=== Begin Enclosure ===

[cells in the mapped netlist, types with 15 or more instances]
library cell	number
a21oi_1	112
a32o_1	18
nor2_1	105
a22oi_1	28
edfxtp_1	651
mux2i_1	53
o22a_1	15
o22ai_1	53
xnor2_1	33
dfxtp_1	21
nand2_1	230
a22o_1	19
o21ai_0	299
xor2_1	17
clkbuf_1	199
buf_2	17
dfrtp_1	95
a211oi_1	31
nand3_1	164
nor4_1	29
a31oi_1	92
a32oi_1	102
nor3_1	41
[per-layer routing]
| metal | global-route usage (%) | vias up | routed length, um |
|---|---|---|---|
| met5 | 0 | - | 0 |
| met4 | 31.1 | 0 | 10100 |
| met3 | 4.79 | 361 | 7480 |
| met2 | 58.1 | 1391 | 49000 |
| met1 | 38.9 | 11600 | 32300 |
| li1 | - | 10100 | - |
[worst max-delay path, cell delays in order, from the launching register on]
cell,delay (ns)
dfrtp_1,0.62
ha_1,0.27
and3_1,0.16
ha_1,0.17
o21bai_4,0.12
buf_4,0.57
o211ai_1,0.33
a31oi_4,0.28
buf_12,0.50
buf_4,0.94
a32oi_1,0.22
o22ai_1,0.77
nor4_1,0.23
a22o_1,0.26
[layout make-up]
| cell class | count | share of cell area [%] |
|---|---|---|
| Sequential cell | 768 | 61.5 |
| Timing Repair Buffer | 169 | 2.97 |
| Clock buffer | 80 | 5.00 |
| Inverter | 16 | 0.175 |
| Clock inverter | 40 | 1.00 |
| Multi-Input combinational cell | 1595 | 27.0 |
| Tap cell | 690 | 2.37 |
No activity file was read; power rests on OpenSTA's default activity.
### src/hdl/audio_sync_map.vh
// register offsets, field positions, reset values and timing counts
`ifndef AUDIO_SYNC_MAP_VH
`define AUDIO_SYNC_MAP_VH

`define A_CTRL 8'h00
`define A_BASE 8'h04
`define A_PLAY 8'h08
`define A_COARSE 8'h0C
`define A_FINE 8'h10
`define A_STATUS 8'h14
`define A_REF_RATE 8'h18
`define A_SPDIF_RATE 8'h1C
`define A_INT_RATE 8'h20

`define F_AUTO 0
`define F_PREF_LO 1
`define F_PREF_HI 2
`define F_SPIN_LO 3
`define F_SPIN_HI 4
`define F_OPT_OUT 5
`define F_BASE_WCK 6
`define F_EXP_SEL 7
`define F_SYN_EN 8
`define F_COARSE_ACT 9
`define F_FINE_ACT 10
`define F_PRESET_LO 11
`define F_PRESET_HI 13
`define F_MULT_LO 14
`define F_MULT_HI 15
`define CTRL_W 16

`define RST_CTRL 16'h0000
`define RST_RATE 18'h0_BB80
`define RATE_MIN 18'h0_6D60
`define RATE_MAX 18'h3_0D40
`define RATE_48K 18'h0_BB80
`define RATE_96K 18'h1_7700
`define RATE_TOL 18'h0_01F4

`define ST_NOLOCK 2'h0
`define ST_LOCK 2'h1
`define ST_SYNC 2'h2
`define REF_WCK 2'h0
`define REF_OPT 2'h1
`define REF_SPDIF 2'h2
`define REF_NONE 2'h3

`define PRE_NONE 3'h0
`define PRE_UP_SMALL 3'h1
`define PRE_DN_SMALL 3'h2
`define PRE_UP_BIG 3'h3
`define PRE_DN_BIG 3'h4
`define DIV_SMALL 20'h0_03E8
`define DIV_BIG 20'h0_0019

`define CLK_MHZ 125
`define GATE_MS 1000
`define GATE_CYC 27'h773_5940
`define NCO_HALF 27'h3B9_ACA0

`endif

### src/hdl/audio_sync_source_select.v
// sample clock source selection, rate synthesis and sync monitoring
`timescale 1ns/1ps
`default_nettype none
`include "audio_sync_map.vh"

// Function
// - two clock modes: internal clock, or automatic following the preferred input.
// - automatic mode falls back to next valid input when preferred one fails.
// - only word clock, optical multichannel and S/PDIF inputs are candidates.
// - each candidate reports no lock, lock, or sync state.
// - active reference and its measured rate are reported.
// - system status shows master or slave.
// - word clock out equals sample rate, or base rate 32-48k if option set.
// - four-way S/PDIF receiver source select.
// - S/PDIF always on coax out, also optical out when selected.
// - S/PDIF input rate measured regardless of reference.
// - expansion option takes multichannel data from internal connector.
// - synthesized rate only applies in internal-clock mode, this card only.
// - synthesizer enable gates all synth settings, else standard rate.
// - synth rate = base times multiplier plus active fader offsets.
// - coarse and fine offsets in 1 Hz steps, each gated by its flag.
// - preset pull up/down rates of 0.1% and 4%.
// - settings act at once without commit; avoid changes while streaming.
// - no valid input in automatic mode gives internal clock and master.
// - follow an input only when its rate matches playback rate.
module audio_sync_source_select #(
    parameter [26:0] GATE_CYCLES = `GATE_CYC
) (
    input wire CLK_I,
    input wire RESET_I,
    input wire PSEL_I,
    input wire PENABLE_I,
    input wire PWRITE_I,
    input wire [7:0] PADDR_I,
    input wire [31:0] PWDATA_I,
    output wire [31:0] PRDATA_O,
    output wire PREADY_O,
    output wire PSLVERR_O,
    input wire WCK_IN_I,
    input wire OPT_IN_I,
    input wire EXP_IN_I,
    input wire SPDIF_OPT_I,
    input wire SPDIF_COAX_I,
    input wire SPDIF_INT_I,
    input wire SPDIF_AES_I,
    input wire SPDIF_TX_I,
    input wire OPT_TX_I,
    output wire SPDIF_COAX_O,
    output wire OPT_OUT_O,
    output wire SPDIF_RX_O,
    output wire WCK_OUT_O,
    output wire SLAVE_O,
    output wire [1:0] REF_SEL_O,
    output wire [17:0] SAMPLE_RATE_O
);

    function in_range;
        input [17:0] r;
        begin
            in_range = (r >= `RATE_MIN) && (r <= `RATE_MAX);
        end
    endfunction

    function close_to;
        input [17:0] a;
        input [17:0] b;
        begin
            close_to = (a > b) ? (a - b <= `RATE_TOL) : (b - a <= `RATE_TOL);
        end
    endfunction

    reg [`CTRL_W-1:0] ctrl_ff;
    reg [17:0] base_ff, play_ff;
    reg [15:0] coarse_ff, fine_ff;
    reg [31:0] prdata_ff;
    reg pready_ff, pslverr_ff;
    reg [6:0] pin_s1_ff, pin_s2_ff;
    reg [17:0] synth_ff;
    reg [1:0] ref_ff;
    reg slave_ff;
    reg [26:0] gate_ff;
    reg [26:0] nco_ff;
    reg wck_ff, coax_ff, optout_ff, sprx_ff;
    reg [17:0] rate_out_ff;

    wire auto_mode = ctrl_ff[`F_AUTO];
    wire [1:0] pref = ctrl_ff[`F_PREF_HI:`F_PREF_LO];
    wire [1:0] spin = ctrl_ff[`F_SPIN_HI:`F_SPIN_LO];
    wire [2:0] preset = ctrl_ff[`F_PRESET_HI:`F_PRESET_LO];
    wire [1:0] mult = ctrl_ff[`F_MULT_HI:`F_MULT_LO];
    wire gate_tick = (gate_ff == GATE_CYCLES - 27'h000_0001);

    // candidate inputs after synchronisers
    reg spdif_src;
    always @* begin
        case (spin)
            2'h0: spdif_src = pin_s2_ff[3];
            2'h1: spdif_src = pin_s2_ff[4];
            2'h2: spdif_src = pin_s2_ff[5];
            default: spdif_src = pin_s2_ff[6];
        endcase
    end
    wire opt_src = ctrl_ff[`F_EXP_SEL] ? pin_s2_ff[2] : pin_s2_ff[1];
    wire [2:0] src = {spdif_src, opt_src, pin_s2_ff[0]};

    always @(posedge CLK_I) begin
        if (RESET_I) begin
            pin_s1_ff <= 7'h00;
            pin_s2_ff <= 7'h00;
        end else begin
            pin_s1_ff <= {SPDIF_AES_I, SPDIF_INT_I, SPDIF_COAX_I, SPDIF_OPT_I, EXP_IN_I, OPT_IN_I, WCK_IN_I};
            pin_s2_ff <= pin_s1_ff;
        end
    end

    always @(posedge CLK_I) begin
        if (RESET_I || gate_tick)
            gate_ff <= 27'h000_0000;
        else
            gate_ff <= gate_ff + 27'h000_0001;
    end

    // per-input edge counting over the gate window
    wire [53:0] rate_all;
    wire [2:0] valid;
    wire [2:0] ok;
    genvar i;
    generate
        for (i = 0; i < 3; i = i + 1) begin : g_in
            reg prev_ff;
            reg [17:0] cnt_ff, rate_ff;
            wire edge_seen = src[i] && !prev_ff;
            always @(posedge CLK_I) begin
                if (RESET_I) begin
                    prev_ff <= 1'b0;
                    cnt_ff <= 18'h0_0000;
                    rate_ff <= 18'h0_0000;
                end else begin
                    prev_ff <= src[i];
                    if (gate_tick) begin
                        rate_ff <= cnt_ff;
                        cnt_ff <= {17'h0_0000, edge_seen};
                    end else if (edge_seen && cnt_ff != 18'h3_FFFF) begin
                        cnt_ff <= cnt_ff + 18'h0_0001;
                    end
                end
            end
            assign rate_all[i*18 +: 18] = rate_ff;
            assign valid[i] = in_range(rate_ff);
            assign ok[i] = valid[i] && close_to(rate_ff, play_ff);
        end
    endgenerate

    // rate synthesizer
    reg [19:0] scaled, preset_rate;
    reg [20:0] sum;
    always @* begin
        case (mult)
            2'h1: scaled = {1'b0, base_ff, 1'b0};
            2'h2: scaled = {base_ff, 2'h0};
            default: scaled = {2'h0, base_ff};
        endcase
        case (preset)
            `PRE_UP_SMALL: preset_rate = scaled + scaled / `DIV_SMALL;
            `PRE_DN_SMALL: preset_rate = scaled - scaled / `DIV_SMALL;
            `PRE_UP_BIG: preset_rate = scaled + scaled / `DIV_BIG;
            `PRE_DN_BIG: preset_rate = scaled - scaled / `DIV_BIG;
            default: preset_rate = scaled;
        endcase
        sum = {1'b0, preset_rate};
        if (ctrl_ff[`F_COARSE_ACT])
            sum = sum + {{5{coarse_ff[15]}}, coarse_ff};
        if (ctrl_ff[`F_FINE_ACT])
            sum = sum + {{5{fine_ff[15]}}, fine_ff};
    end

    // internal rate: synthesizer only when enabled and in internal mode
    wire [17:0] int_rate = (!auto_mode && ctrl_ff[`F_SYN_EN]) ? synth_ff : play_ff;

    // reference scan: preferred input first, then the others in turn
    reg [1:0] c0, c1, c2, nxt_ref;
    reg nxt_slave;
    always @* begin
        c0 = (pref == `REF_NONE) ? `REF_WCK : pref;
        c1 = (c0 == `REF_SPDIF) ? `REF_WCK : c0 + 2'h1;
        c2 = (c1 == `REF_SPDIF) ? `REF_WCK : c1 + 2'h1;
        nxt_ref = `REF_NONE;
        nxt_slave = 1'b0;
        if (auto_mode) begin
            if (ok[c0]) begin
                nxt_ref = c0;
                nxt_slave = 1'b1;
            end else if (ok[c1]) begin
                nxt_ref = c1;
                nxt_slave = 1'b1;
            end else if (ok[c2]) begin
                nxt_ref = c2;
                nxt_slave = 1'b1;
            end // else internal clock, master
        end
    end

    wire [17:0] ref_rate = slave_ff ? rate_all[ref_ff*18 +: 18] : 18'h0_0000;
    wire [17:0] act_rate = slave_ff ? ref_rate : int_rate;

    // per-input state
    reg [5:0] st;
    integer k;
    always @* begin
        st = 6'h00;
        for (k = 0; k < 3; k = k + 1) begin
            if (valid[k] && close_to(rate_all[k*18 +: 18], act_rate))
                st[k*2 +: 2] = `ST_SYNC;
            else if (valid[k])
                st[k*2 +: 2] = `ST_LOCK;
        end
    end

    // word clock output rate
    wire [17:0] wck_rate = !ctrl_ff[`F_BASE_WCK] ? act_rate :
        (act_rate > `RATE_96K) ? {2'h0, act_rate[17:2]} :
        (act_rate > `RATE_48K) ? {1'b0, act_rate[17:1]} : act_rate;
    wire [26:0] nco_sum = nco_ff + {9'h000, wck_rate};

    always @(posedge CLK_I) begin
        if (RESET_I) begin
            synth_ff <= `RST_RATE;
            ref_ff <= `REF_NONE;
            slave_ff <= 1'b0;
            nco_ff <= 27'h000_0000;
            wck_ff <= 1'b0;
            coax_ff <= 1'b0;
            optout_ff <= 1'b0;
            sprx_ff <= 1'b0;
            rate_out_ff <= `RST_RATE;
        end else begin
            synth_ff <= sum[17:0];
            ref_ff <= nxt_ref;
            slave_ff <= nxt_slave;
            rate_out_ff <= act_rate;
            if (nco_sum >= `NCO_HALF) begin
                nco_ff <= nco_sum - `NCO_HALF;
                wck_ff <= !wck_ff;
            end else begin
                nco_ff <= nco_sum;
            end
            coax_ff <= SPDIF_TX_I;
            optout_ff <= ctrl_ff[`F_OPT_OUT] ? SPDIF_TX_I : OPT_TX_I;
            sprx_ff <= spdif_src;
        end
    end

    // apb slave, one wait state
    wire acc = PSEL_I && PENABLE_I && pready_ff;
    reg [31:0] rd;
    reg hit;
    always @* begin
        rd = 32'h0000_0000;
        hit = 1'b1;
        case (PADDR_I)
            `A_CTRL: rd = {16'h0000, ctrl_ff};
            `A_BASE: rd = {14'h0000, base_ff};
            `A_PLAY: rd = {14'h0000, play_ff};
            `A_COARSE: rd = {16'h0000, coarse_ff};
            `A_FINE: rd = {16'h0000, fine_ff};
            `A_STATUS: rd = {23'h00_0000, slave_ff, ref_ff, st};
            `A_REF_RATE: rd = {14'h0000, ref_rate};
            `A_SPDIF_RATE: rd = {14'h0000, rate_all[53:36]};
            `A_INT_RATE: rd = {14'h0000, int_rate};
            default: hit = 1'b0;
        endcase
    end

    always @(posedge CLK_I) begin
        if (RESET_I) begin
            ctrl_ff <= `RST_CTRL;
            base_ff <= `RST_RATE;
            play_ff <= `RST_RATE;
            coarse_ff <= 16'h0000;
            fine_ff <= 16'h0000;
            pready_ff <= 1'b0;
            pslverr_ff <= 1'b0;
            prdata_ff <= 32'h0000_0000;
        end else begin
            pready_ff <= PSEL_I && PENABLE_I && !pready_ff;
            pslverr_ff <= PSEL_I && PENABLE_I && !pready_ff && !hit;
            prdata_ff <= (PSEL_I && PENABLE_I && !pready_ff && !PWRITE_I) ? rd : 32'h0000_0000;
            if (acc && PWRITE_I) begin
                case (PADDR_I)
                    `A_CTRL: ctrl_ff <= PWDATA_I[`CTRL_W-1:0];
                    `A_BASE: base_ff <= PWDATA_I[17:0];
                    `A_PLAY: play_ff <= PWDATA_I[17:0];
                    `A_COARSE: coarse_ff <= PWDATA_I[15:0];
                    `A_FINE: fine_ff <= PWDATA_I[15:0];
                    default: ;
                endcase
            end
        end
    end

    assign PRDATA_O = prdata_ff;
    assign PREADY_O = pready_ff;
    assign PSLVERR_O = pslverr_ff;
    assign SPDIF_COAX_O = coax_ff;
    assign OPT_OUT_O = optout_ff;
    assign SPDIF_RX_O = sprx_ff;
    assign WCK_OUT_O = wck_ff;
    assign SLAVE_O = slave_ff;
    assign REF_SEL_O = ref_ff;
    assign SAMPLE_RATE_O = rate_out_ff;

endmodule // audio_sync_source_select
`default_nettype wire

### config.mk
export PLATFORM = sky130hd
export DESIGN_NAME = audio_sync_source_select
export DESIGN_NICKNAME = d
export VERILOG_FILES = /design/src/hdl/audio_sync_source_select.v
export VERILOG_INCLUDE_DIRS = /design/src /design/src/hdl
export SDC_FILE = /design/constraint.sdc
export NUM_CORES = 2
export LEC_CHECK = 0
export BUFFER_PORTS_ARGS = -buffer_cell sky130_fd_sc_hd__buf_2
export CORE_ASPECT_RATIO = 0.5
export CORE_UTILIZATION = 55
export CTS_BUF_LIST = sky130_fd_sc_hd__clkbuf_4 sky130_fd_sc_hd__clkbuf_8
export DETAILED_ROUTE_END_ITERATION = 6
export PLACE_DENSITY = 0.77
export SLEW_MARGIN = 20
export SYNTH_ARGS = -nofsm -noshare
export SYNTH_HDL_FRONTEND = slang
export SYNTH_SLANG_ARGS = --single-unit
### constraint.sdc
create_clock -name CLK_I -period 22.7 [get_ports CLK_I]
set_input_delay 2.27 -clock CLK_I [delete_from_list [all_inputs] [get_ports CLK_I]]
set_output_delay 2.27 -clock CLK_I [all_outputs]
set_load 0.02 [all_outputs]
**After elaboration in Yosys (flattened, before gate mapping)**

Index checks and enable logic that the tools add are counted.

- Register bits after elaboration: 339
- Bits of input ports: 54
- Output and inout bits: 59
- Logic and storage cells: 210

- Add/sub/neg operators: 26
- Multiply operators: 1
- Divide/modulo/power cells: 2
- Order comparisons: 30
- Equality and inequality tests: 23
- Shift-type cells: 1
- Multiplexer cells: 49
- Bitwise logic cells: 2
- Reduce and logical (&&, ||, !) cells: 45

Operator list:

| kind | number |
|---|---|
| subtractor 18 bit | 14 |
| <= comparator 18 x 9 -> 1 bit, second input constant | 12 |
| case mux 18 bit (9 select lines) | 1 |
| two-way mux 18 bit | 8 |
| > comparator 18 bit | 6 |
| adder 18 bit | 4 |
| case mux 18 bit (4 select lines) | 1 |
| adder 18 x 1 -> 18 bit, second input constant | 3 |
| >= comparator 18 x 15 -> 1 bit, second input constant | 3 |
| <= comparator 18 bit, second input constant | 3 |
| inequality test 18 bit, second input constant | 3 |
| variable part select 54 x 8 -> 18 bit | 1 |
| case mux 20 bit (2 select lines) | 1 |
| equality test 8 x 5 -> 1 bit, second input constant | 4 |
| adder 27 x 1 -> 27 bit, second input constant | 1 |
| adder 27 x 18 -> 27 bit | 1 |
| equality test 27 bit, second input constant | 1 |
| >= comparator 27 x 26 -> 1 bit, second input constant | 1 |
| two-way mux 27 bit | 1 |
| subtractor 27 x 26 -> 27 bit, second input constant | 1 |
| two-way mux 1 bit | 24 |
| logical AND 1 bit | 22 |
| divider 20 x 10 -> 20 bit, second input constant | 1 |
| divider 20 x 5 -> 20 bit, second input constant | 1 |
| other kinds (25) | 61 |

**Longest topological paths before layout**

- Depth after elaboration: 11
- Depth in mapped cells: 87
- Mapped depth without buffers: 82

**Worst setup path after synthesis**

No wires, ideal clock.

- Path type: flip-flop to flip-flop
- Start point: register ctrl_ff[14]
- End point: register synth_ff[17]
- Library setup time: 101 ps
- Data arrival time: 16127 ps
- Data required time: 22599 ps
- Path slack: 6472 ps
- Cell stages (with the launch flop): 80
- Buffers on the path: 3
- Period minus slack after synthesis: 16228 ps
- Cells stage by stage: dfxtp_1 inv_1 ha_1 buf_4 a221oi_1 o22ai_1 o32a_1 or2_1 a22oi_2 mux2_4 a211oi_4 o211ai_2 or4_1 buf_2 o2111a_2 or4_4 a21boi_1 nor2b_1 [44 not listed] mux2_2 ha_1 o21a_1 o21a_1 o21a_1 o21a_1 o21a_1 o21a_1 nor2_1 nor2_1 o21ai_0 nand2b_1 a21oi_1 xnor2_1 nand2_1 xnor2_1 nand2_1 o41ai_1

- Longest elaborated chain between the ends: 9
- Elaborated cells on any way between the ends: 14
- Classes of those cells: add/sub: 6; div: 2; eq/ne: 2; mux: 4

Ends and longest elaborated chain:

| what | line | RTL |
|---|---|---|
| start: declaration | audio_sync_source_select.v:72 | `` reg [`CTRL_W-1:0] ctrl_ff; `` |
| start signal: assignment | audio_sync_source_select.v:276 | `` ctrl_ff <= `RST_CTRL; `` |
| start signal: assignment | audio_sync_source_select.v:290 | `` `A_CTRL: ctrl_ff <= PWDATA_I[`CTRL_W-1:0]; `` |
| equality test 2 bit / equality test 2 x 1 -> 1 bit (equally long branches) | audio_sync_source_select.v:158 | `case (mult)` |
| case mux 20 bit (2 select lines) * | audio_sync_source_select.v:158 |  |
| divider 20 x 5 -> 20 bit (no source line) / divider 20 x 10 -> 20 bit (equally long branches) | -- |  |
| subtractor 18 bit (no source line) / adder 18 bit (equally long branches) | -- |  |
| case mux 18 bit (4 select lines) * | audio_sync_source_select.v:163 | `case (preset)` |
| adder 18 bit | audio_sync_source_select.v:172 | `sum = sum + {{5{coarse_ff[15]}}, coarse_ff};` |
| two-way mux 18 bit * | audio_sync_source_select.v:171 | `` if (ctrl_ff[`F_COARSE_ACT]) `` |
| adder 18 bit | audio_sync_source_select.v:174 | `sum = sum + {{5{fine_ff[15]}}, fine_ff};` |
| two-way mux 18 bit * | audio_sync_source_select.v:173 | `` if (ctrl_ff[`F_FINE_ACT]) `` |
| end signal: assignment | audio_sync_source_select.v:227 | `` synth_ff <= `RST_RATE; `` |
| end signal: assignment | audio_sync_source_select.v:237 | `synth_ff <= sum[17:0];` |
| end: declaration | audio_sync_source_select.v:78 | `reg [17:0] synth_ff;` |

Mark *: on every way between the ends. The rest lies on a longest branch, timed or not.
A chain may end at the register's enable or synchronous reset.

**Final worst setup path**

Same ends and word-level chain as after synthesis.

=== End Enclosure ===

Looking back over the data above, restate word for word the lines that begin at the line with "paths before layout**" and end at the line with "line) / divider", inclusive.

**Longest topological paths before layout**

- Depth after elaboration: 11
- Depth in mapped cells: 87
- Mapped depth without buffers: 82

**Worst setup path after synthesis**

No wires, ideal clock.

- Path type: flip-flop to flip-flop
- Start point: register ctrl_ff[14]
- End point: register synth_ff[17]
- Library setup time: 101 ps
- Data arrival time: 16127 ps
- Data required time: 22599 ps
- Path slack: 6472 ps
- Cell stages (with the launch flop): 80
- Buffers on the path: 3
- Period minus slack after synthesis: 16228 ps
- Cells stage by stage: dfxtp_1 inv_1 ha_1 buf_4 a221oi_1 o22ai_1 o32a_1 or2_1 a22oi_2 mux2_4 a211oi_4 o211ai_2 or4_1 buf_2 o2111a_2 or4_4 a21boi_1 nor2b_1 [44 not listed] mux2_2 ha_1 o21a_1 o21a_1 o21a_1 o21a_1 o21a_1 o21a_1 nor2_1 nor2_1 o21ai_0 nand2b_1 a21oi_1 xnor2_1 nand2_1 xnor2_1 nand2_1 o41ai_1

- Longest elaborated chain between the ends: 9
- Elaborated cells on any way between the ends: 14
- Classes of those cells: add/sub: 6; div: 2; eq/ne: 2; mux: 4

Ends and longest elaborated chain:

| what | line | RTL |
|---|---|---|
| start: declaration | audio_sync_source_select.v:72 | `` reg [`CTRL_W-1:0] ctrl_ff; `` |
| start signal: assignment | audio_sync_source_select.v:276 | `` ctrl_ff <= `RST_CTRL; `` |
| start signal: assignment | audio_sync_source_select.v:290 | `` `A_CTRL: ctrl_ff <= PWDATA_I[`CTRL_W-1:0]; `` |
| equality test 2 bit / equality test 2 x 1 -> 1 bit (equally long branches) | audio_sync_source_select.v:158 | `case (mult)` |
| case mux 20 bit (2 select lines) * | audio_sync_source_select.v:158 |  |
| divider 20 x 5 -> 20 bit (no source line) / divider 20 x 10 -> 20 bit (equally long branches) | -- |  |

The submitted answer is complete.